Peningkatan harga makanan global—termasuk kenaikan harga yang terjadi di Australia hingga 5,9 persen dalam 12 bulan terakhir dan di Amerika Serikat pada 2023—juga turut berperan dalam memperburuk ketidakamanan pangan. Pandemi COVID-19 dan invasi Rusia ke Ukraina telah mengganggu pasokan pangan global dan meningkatkan harga makanan, yang semakin membuat sebagian kalangan kesulitan untuk mengakses bahan makanan segar yang kaya akan vitamin C.

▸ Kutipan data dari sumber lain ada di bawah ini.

[src/rtl/ota_pkg.sv]
package ota_pkg;

  typedef enum logic {
    MODE_CMP = 1'b0,
    MODE_INT = 1'b1
  } alert_mode_e;

  localparam int MAX_FAULTS = 6;

  // consecutive conversions needed for each fault-count code
  function automatic logic [2:0] fault_target(input logic [1:0] code);
    logic [2:0] n;
    case (code)
      2'b00:   n = 3'd1;
      2'b01:   n = 3'd2;
      2'b10:   n = 3'd4;
      default: n = 3'd6;
    endcase
    return n;
  endfunction

endpackage

[src/rtl/ota_limit_compare.sv]
module ota_limit_compare #(
  parameter int TW = 16,
  parameter int FW = 4
) (
  input  logic [TW-1:0] temp,
  input  logic [TW-1:0] lim_hi,
  input  logic [TW-1:0] lim_lo,
  output logic          at_or_above,
  output logic          below_hyst
);
  localparam int CODE_W = TW - FW;

  function automatic logic signed [CODE_W-1:0] code_of(input logic [TW-1:0] w);
    return signed'(w[TW-1:FW]);
  endfunction

  function automatic logic sge(input logic [TW-1:0] a, input logic [TW-1:0] b);
    return code_of(a) >= code_of(b);
  endfunction

  function automatic logic slt(input logic [TW-1:0] a, input logic [TW-1:0] b);
    return code_of(a) < code_of(b);
  endfunction

  assign at_or_above = sge(temp, lim_hi);
  assign below_hyst  = slt(temp, lim_lo);

  generate
    if (FW > 0) begin : g_frac
      logic unused_frac;
      assign unused_frac = ^{temp[FW-1:0], lim_hi[FW-1:0], lim_lo[FW-1:0]};
    end
  endgenerate

endmodule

Penanganan dan Solusi Jangka Panjang
Untungnya, scurvy dapat diatasi dengan suplementasi vitamin C, dan pasien biasanya akan merasakan perbaikan dalam waktu 24 jam setelah mengonsumsi vitamin tersebut. Namun, tantangan sesungguhnya adalah mengatasi faktor-faktor sosial-ekonomi yang menyebabkan kembalinya scurvy. Untuk benar-benar menghilangkan ancaman penyakit ini, masyarakat harus bekerja bersama untuk memastikan bahwa semua orang memiliki akses yang cukup terhadap makanan sehat dan bergizi.
Meskipun kita kini lebih mengetahui penyebab dan penanganan scurvy, kembalinya penyakit ini mengingatkan kita bahwa masalah kekurangan gizi masih menjadi ancaman yang harus diperhatikan, terutama di tengah ketidakpastian ekonomi global. Kita harus terus berupaya untuk menciptakan lingkungan yang mendukung pola makan sehat bagi semua lapisan masyarakat, agar scurvy tidak kembali menjadi masalah kesehatan yang mengancam nyawa.